Cislunar space refers to the region of space that lies between – and is influenced by – Earth and the moon. It comprises the orbits of satellites around Earth, the space occupied by the moon’s orbit and the space in between.
The concept of cislunar space has become increasingly relevant in recent years, especially for the military sector.
For instance, the United States Air Force is developing a satellite known as the Cislunar Highway Patrol System to demonstrate its ability to detect, track and identify artificial objects at lunar distances (437,000km or 272,000 miles), which is more than a tenfold increase from the traditional geostationary detection range (35,785km or 22,236 miles).
Civil space agencies in the US, Europe and Japan have also proposed similar infrastructure to support scientific exploration and commercial operations at the moon.
As China becomes a major player in lunar and deep space exploration, strategic planning is critical to “avoid repetitive construction and optimise resource allocation” for future missions, the researchers wrote. This includes crewed lunar landings, the construction of an international lunar research station and exploration missions to the outer solar system.
“While plans exist in the US, Europe and Japan, none have been implemented yet. China has a unique opportunity to secure a substantial share in the emerging cislunar space industry,” they wrote.
According to Yang and his colleagues, China’s construction of its cislunar infrastructure would unfold in three stages.
The first stage would focus on supporting the country’s robotic and crewed moon missions.

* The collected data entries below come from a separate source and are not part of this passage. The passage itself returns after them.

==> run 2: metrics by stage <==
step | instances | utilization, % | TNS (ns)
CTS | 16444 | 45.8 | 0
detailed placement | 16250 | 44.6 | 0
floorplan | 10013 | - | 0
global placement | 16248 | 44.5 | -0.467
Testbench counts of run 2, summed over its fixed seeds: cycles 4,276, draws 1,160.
Background: an optimization exercise with open tools, aiming at small area. Do not read the settings as production practice.
In this exercise RTL edits were held to simulation tests only and were not proved equivalent to the original.
Power is estimated from default activity; no workload was simulated. The clock port is modelled as an ideal driver; clocking choices that lean on that would not hold on a real chip.

==> flow/design.v (excerpt) <==
module pulse_timing_top
(
   input  logic       clk_pll,
   input  logic       resetn,
   input  logic       host_valid,
   input  logic [35:0] host_wr,
   output logic       host_ready,
   input  logic       pump,
   output logic [17:0] pulse
);
For scale: ~1600 flip-flops, roughly 0.057 mm² of cells after synthesis.
==> flow/config.mk <==
export PLATFORM = sky130hd
export DESIGN_NAME = pulse_timing_top
export DESIGN_NICKNAME = pulse_timing_top
export VERILOG_FILES = /design/flow/design.v
export SDC_FILE = /design/flow/constraint.sdc
export NUM_CORES = 4
export LEC_CHECK = 0
export CAP_MARGIN = 20
export CORE_MARGIN = 2
export CORE_UTILIZATION = 40
export CTS_CLUSTER_DIAMETER = 100
export CTS_CLUSTER_SIZE = 30
export SLEW_MARGIN = 20
==> flow/constraint.sdc <==
create_clock -name core_clock -period 6.0 [get_ports {clk_pll}]
set_input_delay 1.2000 -clock core_clock [delete_from_list [all_inputs] [get_ports {clk_pll}]]
set_output_delay 1.2000 -clock core_clock [all_outputs]
set_load 0.01 [all_outputs]
standard.sh (not shown) runs the stock make flow with config.mk's settings and CLKGATE_MAP_FILE= SYNTH_SCRIPT=/design/flow/synth_recipe.tcl, a recipe that flattens the netlist after the stock synthesis.
==> flow/flow/run.sh <==
#!/bin/bash
# The standard layout (standard.sh: the standard flow's synthesis and ORFS steps) with two
# changes: the port buffers are the smallest buffer, and clock tree synthesis
# clusters up to 30 flip-flops per leaf buffer without dummy loads.
# The make output goes to flow_make.log; ORFS keeps each step's log under
# orfs/logs/.
set -euo pipefail
export BUFFER_PORTS_ARGS="-buffer_cell sky130_fd_sc_hd__buf_1"
export CTS_ARGS="-sink_clustering_enable -repair_clock_nets -sink_clustering_size 30 -sink_clustering_max_diameter 100 -dont_use_dummy_load"
bash standard.sh > flow_make.log 2>&1
Then changed:
==> flow/run.sh (new file) <==
#!/bin/bash
# synth_recipe.tcl (not shown) runs the flow's synth.tcl, then flattens the netlist and writes it again
# the make line also repeats each setting of config.mk as NAME=value (left out here)
make -C /OpenROAD-flow-scripts/flow DESIGN_CONFIG=/design/flow/config.mk WORK_HOME=/design/flow/orfs CLKGATE_MAP_FILE= SYNTH_SCRIPT=/design/flow/synth_recipe.tcl finish
removed: flow/flow/run.sh
removed: flow/standard.sh
Area after synthesis does not change.
Register-to-register slack gets better by 40 ps.
Synthesized cell count stays the same.
Global-route usage came out lower by 0.27 points.
First-iteration DRC count increases by 0.75%.

* * *

== tundra ==
pulse_timing_top, a different RTL version from the one above (not shown whole).
For scale: about 3800 cells after synthesis, ~1600 flip-flops, about 59 I/O pins, roughly 60000 sq um of cells after synthesis.
clock: 6.0 ns
lec_check: 0
cap_margin: 20
core_margin: 2
core_utilization: 40
cts_cluster_diameter: 100
cts_cluster_size: 30
slew_margin: 20
==> flow/flow/run.sh <==
#!/bin/bash
# The standard layout (standard.sh: the standard flow's synthesis and ORFS steps) with two
# changes: the port buffers are the smallest buffer, and clock tree synthesis
# clusters up to 30 flip-flops per leaf buffer without dummy loads.
# The make output goes to flow_make.log; ORFS keeps each step's log under
# orfs/logs/.
set -euo pipefail
export BUFFER_PORTS_ARGS="-buffer_cell sky130_fd_sc_hd__buf_1"
export CTS_ARGS="-sink_clustering_enable -repair_clock_nets -sink_clustering_size 30 -sink_clustering_max_diameter 100 -dont_use_dummy_load"
bash standard.sh > flow_make.log 2>&1
In summary, tundra completed successfully, with a layout that passed the timing, DRC and antenna checks.
Inputs modified between tundra and delta:
==> flow/run.sh (new file) <==
#!/bin/bash
# synth_recipe.tcl (not shown) runs the flow's synth.tcl, then flattens the netlist and writes it again
# the make line also repeats each setting of config.mk as NAME=value (left out here)
make -C /OpenROAD-flow-scripts/flow DESIGN_CONFIG=/design/flow/config.mk WORK_HOME=/design/flow/orfs CLKGATE_MAP_FILE= SYNTH_SCRIPT=/design/flow/synth_recipe.tcl finish
removed: flow/flow/run.sh
removed: flow/standard.sh
==> comparison <==
- Every stage of the flow completed for delta, and the final layout passed the timing, DRC and antenna checks.
- Comparing tundra and delta, the lower final period utilization is on delta.
- Comparing delta with tundra, the sequential power came out essentially unchanged.
- Clock transition at the register clock pins on the worst setup and hold paths after CTS across tundra and delta: no real change.

afterwards: timing with drivers on the ports:
How much do the figures lean on ideal ports? The routed layouts below were timed once more, with nothing changed but the port constraints.
Step 1, drivers: a clkbuf_16 drives clk_pll and a buf_2 each remaining input, both assumed.
Step 2 moves the port delays by t, midway between the first and last clock arrival at a register: inputs arrive t later, outputs are due t later. That takes back most of the time a late clock gives input paths.
Three values: no drivers, after step 1, after step 2; two values: the first two.
run	t (ns)	setup slack, ns	latest minus earliest clock arrival (ns)	worst data-port slew with drivers (ns)
the first run of note 1	0.752	1.917 / 1.917 / 1.917	0.126 / 0.126	0.05
the second run of note 1	0.752	1.905 / 1.831 / 1.701	0.062 / 0.062	0.06
tundra	0.778	1.446 / 1.446 / 1.446	0.106 / 0.107	0.05
delta	0.807	1.552 / 1.552 / 1.552	0.063 / 0.064	0.09
After both steps every run listed still meets setup and hold. For the second run of note 1, which loses most, drivers alone change the setup slack by -0.074 ns; drivers and shift together by -0.204 ns.
This design comes from an exercise in tuning for small area and a short achievable clock period on the open sky130 flow, not from production work.
Function was checked by simulation only, so behaviour that the tests miss may differ from the original.

==> flow/design.v, too long to show whole: its modules and the start of the top module <==
// module gimbal_bilinear_servo_map: 4080 lines
module gimbal_bilinear_servo_map (
  input  wire                clk,
  input  wire                rst_n,
  input  wire                start,
  output logic               busy,
  input  wire  signed [15:0] in_pitch_setpoint,
  input  wire  signed [15:0] in_yaw_setpoint,
  output logic               out_valid,
  output logic signed [14:0] out_top_angle_raw,
  output logic signed [14:0] out_bottom_angle_raw,
  output logic        [6:0]  out_top_servo_cmd,
  output logic        [6:0]  out_bottom_servo_cmd,
  input  wire                cfg_valid,
  output logic               cfg_ready,
  input  wire         [0:0]  cfg_index,
  input  wire         [15:0] cfg_data
);
  // ...
==> flow/flow/run.sh <==
#!/bin/bash
# Own layout flow: the standard flow, with one extra step between synthesis and
# floorplan. polar.py removes the inverters that Yosys's full-adder extraction leaves
# between adders, choosing each full adder's polarity (fa(~a,~b,~c) = ~fa(a,b,c)).
# Registers, ports and all other cells are kept as synthesis made them.
set -euo pipefail
WORK=$(pwd)
R="$WORK/orfs/results/${FLOW_PLATFORM:-sky130hd}/gimbal_bilinear_servo_map/base"
bash standard.sh synth > "$WORK/synth.log" 2>&1
cp "$R/1_2_yosys.v" "$WORK/synth_netlist.v"
python3 "$WORK/flow/polar.py" "$WORK/synth_netlist.v" "$WORK/polar_netlist.v" > "$WORK/polar.log" 2>&1
cp "$WORK/polar_netlist.v" "$R/1_2_yosys.v"
rm -f "$R/1_synth.odb" "$R/1_synth.sdc"
bash standard.sh > "$WORK/layout.log" 2>&1
==> flow/flow/polar.py <==
#!/usr/bin/env python3
"""Inverter clean-up for a flat sky130hd gate netlist written by Yosys.

The full adders that Yosys extracts often come with an inverter in front of an input or
behind an output.  A full adder with every input complemented gives complemented outputs
(fa(~a, ~b, ~c) = (~s, ~co)), so each full adder may be used in either polarity.  This script
removes all plain inverters, picks a polarity for every full adder that needs the fewest
inverters, swaps a few two-input gates for their complement (nand2/and2, nor2/or2,
xor2/xnor2) where that saves an inverter, and puts back one shared inverter per signal that
still needs its complement.  Registers, ports and every other cell are left as they are.

usage: polar.py IN.v OUT.v
"""
import re
import sys
from collections import defaultdict

LIB = 'sky130_fd_sc_hd__'
OUT_PINS = {'X', 'Y', 'Q', 'Q_N', 'SUM', 'COUT', 'HI', 'LO'}
SWAP = {'nand2_1': ('and2_1', 'X'), 'and2_1': ('nand2_1', 'Y'),
        'nor2_1': ('or2_1', 'X'), 'or2_1': ('nor2_1', 'Y'),
        'xor2_1': ('xnor2_1', 'Y'), 'xnor2_1': ('xor2_1', 'X')}
AREA = {'inv_1': 3.7536, 'nand2_1': 3.7536, 'and2_1': 6.256, 'nor2_1': 3.7536, 'or2_1': 6.256,
        'xor2_1': 8.7584, 'xnor2_1': 8.7584}
INV_COST = AREA['inv_1']


def parse(text):
    m = re.search(r'\bmodule\s+(\w+)\s*\((.*?)\);(.*)\bendmodule', text, re.S)
    name, body = m.group(1), m.group(3)
    header = text[:m.start(3)]
    cells = []
    decls = []
    assigns = []
    pos = 0
    stmt_re = re.compile(r'\s*(.*?);', re.S)
    while True:
        mm = stmt_re.match(body, pos)
        if not mm:
            break
        st = mm.group(1).strip()
        pos = mm.end()
        if not st:
            continue
        if st.startswith(LIB):
            cm = re.match(r'(\S+)\s+(\S+)\s*\((.*)\)\s*$', st, re.S)
            typ, inst, pins = cm.group(1), cm.group(2), cm.group(3)
            conns = {}
            for pm in re.finditer(r'\.(\w+)\s*\(\s*(.*?)\s*\)\s*(?:,|$)', pins, re.S):
                conns[pm.group(1)] = pm.group(2).strip()
            cells.append([typ, inst, conns])
        elif st.startswith('assign'):
            assigns.append(st)
        else:
            decls.append(st)
    return name, header, decls, assigns, cells


def norm(n):
    return n.strip()


def main():
    src, dst = sys.argv[1], sys.argv[2]
    text = open(src).read()
    name, header, decls, assigns, cells = parse(text)
    ports = set()
    for d in decls:
        if d.startswith('input') or d.startswith('output'):
            for p in re.split(r'[,\s]+', re.sub(r'^(input|output)\s*(\[[^\]]*\])?', '', d)):
                if p:
                    ports.add(p)
    frozen = set()
    for a in assigns:
        for tok in re.findall(r"(\\\S+|[A-Za-z_][\w$]*(?:\s*\[\d+\])?)", a[len('assign'):]):
            frozen.add(tok.strip())
    # drivers and loads
    driver = {}
    loads = defaultdict(list)
    for ci, (typ, inst, conns) in enumerate(cells):
        for p, n in conns.items():
            n = norm(n)
            if p in OUT_PINS:
                driver[n] = (ci, p)
            else:
                loads[n].append((ci, p))

    def base_name(n):
        return re.sub(r'\s*\[\d+\]$', '', n)

    def is_port(n):
        return base_name(n) in ports or n in ports

    def short(t):
        return t[len(LIB):] if t.startswith(LIB) else t

    # inverters that can be removed: plain inv cells whose input and output are internal
    # nets (no port, no assign)
    removable = set()
    for ci, (typ, inst, conns) in enumerate(cells):
        if short(typ).startswith('inv_') and 'A' in conns and 'Y' in conns:
            a, y = norm(conns['A']), norm(conns['Y'])
            if is_port(a) or is_port(y) or a in frozen or y in frozen:
                continue
            removable.add(ci)
    # signal classes: follow removable inverter chains back to a root net
    root = {}

    def find_root(n):
        pol = 0
        seen = 0
        while n in driver and driver[n][0] in removable:
            ci = driver[n][0]
            n = norm(cells[ci][2]['A'])
            pol ^= 1
            seen += 1
            if seen > 1000:
                raise RuntimeError('inverter loop')
        return n, pol

    # each consumer pin (not a removable inverter) needs (root, polarity)
    need = []  # (ci, pin, root, pol)
    for n, ls in loads.items():
        r, pol = find_root(n)
        for ci, p in ls:
            if ci in removable:
                continue
            need.append((ci, p, r, pol))
    # roots that are ports or frozen: no inverter removal possible there unless the port is
    # the root (an input port is a fine root, we just drive its complement with a new inverter)
    fa_cells = [ci for ci, c in enumerate(cells) if short(c[0]).startswith('fa_') and ci not in removable]
    fa_set = set(fa_cells)
    # output net of cells that are roots
    # flip[ci] for full adders; swapped[ci] for swappable gates
    flip = {ci: 0 for ci in fa_cells}
    swapped = {}
    # per root: produced polarity = flip of its driver if it is an FA output (else 0)
    root_driver = {}
    for ci, (typ, inst, conns) in enumerate(cells):
        if ci in removable:
            continue
        for p, n in conns.items():
            if p in OUT_PINS:
                root_driver[norm(n)] = (ci, p)
    # consumer requirements per root, with FA consumers flipping their need
    cons = defaultdict(list)   # root -> list of (ci, pin, pol)
    for ci, p, r, pol in need:
        cons[r].append((ci, p, pol))
    outputs_of = defaultdict(list)  # fa ci -> roots it drives
    inputs_of = defaultdict(list)   # fa ci -> roots it reads
    for r, lst in cons.items():
        for ci, p, pol in lst:
            if ci in fa_set:
                inputs_of[ci].append(r)
    for r, (ci, p) in root_driver.items():
        if ci in fa_set:
            outputs_of[ci].append(r)
    swappable_root = {}
    for r, (ci, p) in root_driver.items():
        s = short(cells[ci][0])
        if s in SWAP and r not in frozen and not is_port(r):
            swappable_root[r] = ci

    def root_cost(r):
        drv = root_driver.get(r)
        prod = flip[drv[0]] if drv and drv[0] in fa_set else 0
        wants = set()
        for ci, p, pol in cons[r]:
            w = pol ^ (flip[ci] if ci in fa_set else 0)
            wants.add(w ^ prod)   # 1: consumer needs the complement of what is produced
        if 1 not in wants:
            return 0.0
        if 0 not in wants and r in swappable_root:
            s = short(cells[swappable_root[r]][0])
            return AREA[SWAP[s][0]] - AREA[s]
        return INV_COST

    def local(ci):
        rs = set(inputs_of[ci]) | set(outputs_of[ci])
        return sum(root_cost(r) for r in rs)

    total0 = sum(root_cost(r) for r in cons)
    improved = True
    it = 0
    while improved and it < 50:
        improved = False
        it += 1
        for ci in fa_cells:
            before = local(ci)
            flip[ci] ^= 1
            after = local(ci)
            if after < before - 1e-9:
                improved = True
            else:
                flip[ci] ^= 1
    total1 = sum(root_cost(r) for r in cons)
    # rebuild
    new_cells = []
    extra_decl = []
    ninv = 0
    comp_net = {}

    def complement_net(r):
        nonlocal ninv
        if r not in comp_net:
            nn = f'_pol{ninv}_'
            ninv += 1
            extra_decl.append(f'wire {nn}')
            comp_net[r] = nn
            new_cells.append([LIB + 'inv_1', f'_polinv{ninv}_', {'A': r, 'Y': nn}])
        return comp_net[r]

    conn_override = {}  # (ci, pin) -> net
    cell_type = {}
    for r in cons:
        drv = root_driver.get(r)
        prod = flip[drv[0]] if drv and drv[0] in fa_set else 0
        wants = {}
        for ci, p, pol in cons[r]:
            w = pol ^ (flip[ci] if ci in fa_set else 0) ^ prod
            wants[(ci, p)] = w
        need_comp = any(wants.values())
        all_comp = all(wants.values())
        if need_comp and all_comp and r in swappable_root:
            sci = swappable_root[r]
            s = short(cells[sci][0])
            cell_type[sci] = SWAP[s]
            for k in wants:
                conn_override[k] = r
            continue
        for k, w in wants.items():
            conn_override[k] = complement_net(r) if w else r
    for ci, (typ, inst, conns) in enumerate(cells):
        if ci in removable:
            continue
        c2 = dict(conns)
        for p in list(c2):
            if (ci, p) in conn_override:
                c2[p] = conn_override[(ci, p)]
        if ci in cell_type:
            nt, outp = cell_type[ci]
            oldout = [p for p in c2 if p in OUT_PINS][0]
            net = c2.pop(oldout)
            c2[outp] = net
            typ = LIB + nt
        new_cells.append([typ, inst, c2])
    # output
    out = [header.rstrip() + '\n']
    for d in decls:
        out.append(f'  {d} ;\n')
    for d in extra_decl:
        out.append(f'  {d} ;\n')
    for typ, inst, conns in new_cells:
        pins = ',\n'.join(f'    .{p}({n} )' for p, n in conns.items())
        out.append(f'  {typ} {inst} (\n{pins}\n  );\n')
    for a in assigns:
        out.append(f'  {a} ;\n')
    out.append('endmodule\n')
    open(dst, 'w').write(''.join(out))
    area_inv_before = sum(1 for ci in removable) * INV_COST
    print(f'removable inverters {len(removable)} ({area_inv_before:.0f} um2); cost before flips '
          f'{total0:.0f}, after {total1:.0f}; new inverters {ninv}; swaps {len(cell_type)}; '
          f'full adders flipped {sum(flip.values())}/{len(fa_cells)}')


if __name__ == '__main__':
    main()
==> flow/standard.sh <==
#!/bin/bash
# synth_recipe.tcl (not shown) runs the flow's synth.tcl, then flattens the netlist and writes it again
# the make line also repeats each setting of config.mk as NAME=value (left out here)
make -C /OpenROAD-flow-scripts/flow DESIGN_CONFIG=/design/flow/config.mk WORK_HOME=/design/flow/orfs CLKGATE_MAP_FILE= SYNTH_SCRIPT=/design/flow/synth_recipe.tcl "${@:-finish}"
==> flow/config.mk <==
export PLATFORM = sky130hd
export DESIGN_NAME = gimbal_bilinear_servo_map
export DESIGN_NICKNAME = gimbal_bilinear_servo_map
export VERILOG_FILES = /design/flow/design.v
export SDC_FILE = /design/flow/constraint.sdc
export NUM_CORES = 4
export LEC_CHECK = 0
export ABC_AREA = 1
export CAP_MARGIN = 40
export CORE_MARGIN = 2
export CORE_UTILIZATION = 60
export PLACE_DENSITY = 0.72
export SLEW_MARGIN = 20
==> flow/constraint.sdc <==
create_clock -name core_clock -period 11.0 [get_ports {clk}]
set_input_delay 2.2000 -clock core_clock [delete_from_list [all_inputs] [get_ports {clk}]]
set_output_delay 2.2000 -clock core_clock [all_outputs]
set_load 0.01 [all_outputs]
==> key figures, run 1 <==
Timing
  • Setup TNS: 0 ns
  • Slew @ Worst Pin: 0.8580 ns
  • Final min period: 4.437 ns
  • Final setup skew: around 0.026 ns

Drt
  • # DRC: 0
  • Via count: 28,350
  • DR WL/cell: about 18 microns

Worst setup path
  • CP Capture Type: flip-flop
  • Worst Path Buf+Inv: 6
  • R2R setup slack: 6.56 ns
  • CP max stage cell: dfxtp_1
  • CP Data Arrival Time: around 4.9 ns

Final layout
  • Clock-cell share of area: 4.316%
  • Non-clock buffers: 134
  • Final instance area: 39,800 sq um
  • Final core occ: 65.94%
  • Multi-input gate share of the layout cell area: 63.28%
  • Final #Nets: 5,124
  • Most common cell after layout, fill and taps aside: nand2_1

Synthesis
  • Synth Instances: about 4,200
  • Cell area after synthesis: about 37,000 sq um

Place
  • Placed instance count: 4,975

Clocking
  • Clock Latency Late Sink: 0.59 ns

Status
  • Status: no timing/DRC/antenna violations

Global routing
  • GR Util met2: 49.33%

Flow run
  • Total of max-cap violations: 0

By placing a pair of satellites in elliptical lunar orbits and a control station on the lunar surface, it would facilitate communication with the moon’s south pole region for at least 10 users simultaneously.
The second stage would then expand the system to include 10 satellites orbiting the moon, Earth and specific locations known as Earth-moon Lagrange points. A second lunar ground station would improve data transmission rates to 5 gigabytes per second and improve navigation accuracy to 100 metres for the lunar south pole region.
During this stage, anticipated technological breakthroughs would help in identifying non-cooperative targets over long distances, including moving objects with a diameter of 10 metres (32 feet) in near-moon space, according to the paper.
The third and final stage would integrate a comprehensive network of 30 satellites, three lunar ground stations, as well as existing Earth-based communication and navigation facilities. It would aim to achieve data transmission rates of 10 gigabytes per second and enhance navigation accuracies to 10 metres (32 feet) for lunar surface activities and 50 metres (164 feet) for journeys between Earth and the moon.
The proposed network would also deploy a Very Long Baseline Interferometry system to track spacecraft across distances up to 900 million kilometres (559 million miles) with sub-kilometre accuracy, supporting deep space missions to Jupiter and beyond.
“The development of cislunar infrastructure must follow principles of phased development and dynamic expansion,” the researchers stressed.
“It should also consider the needs for international compatibility and cooperation to support China’s aspirations as a space power and nurture new aerospace industries in the country,” they wrote.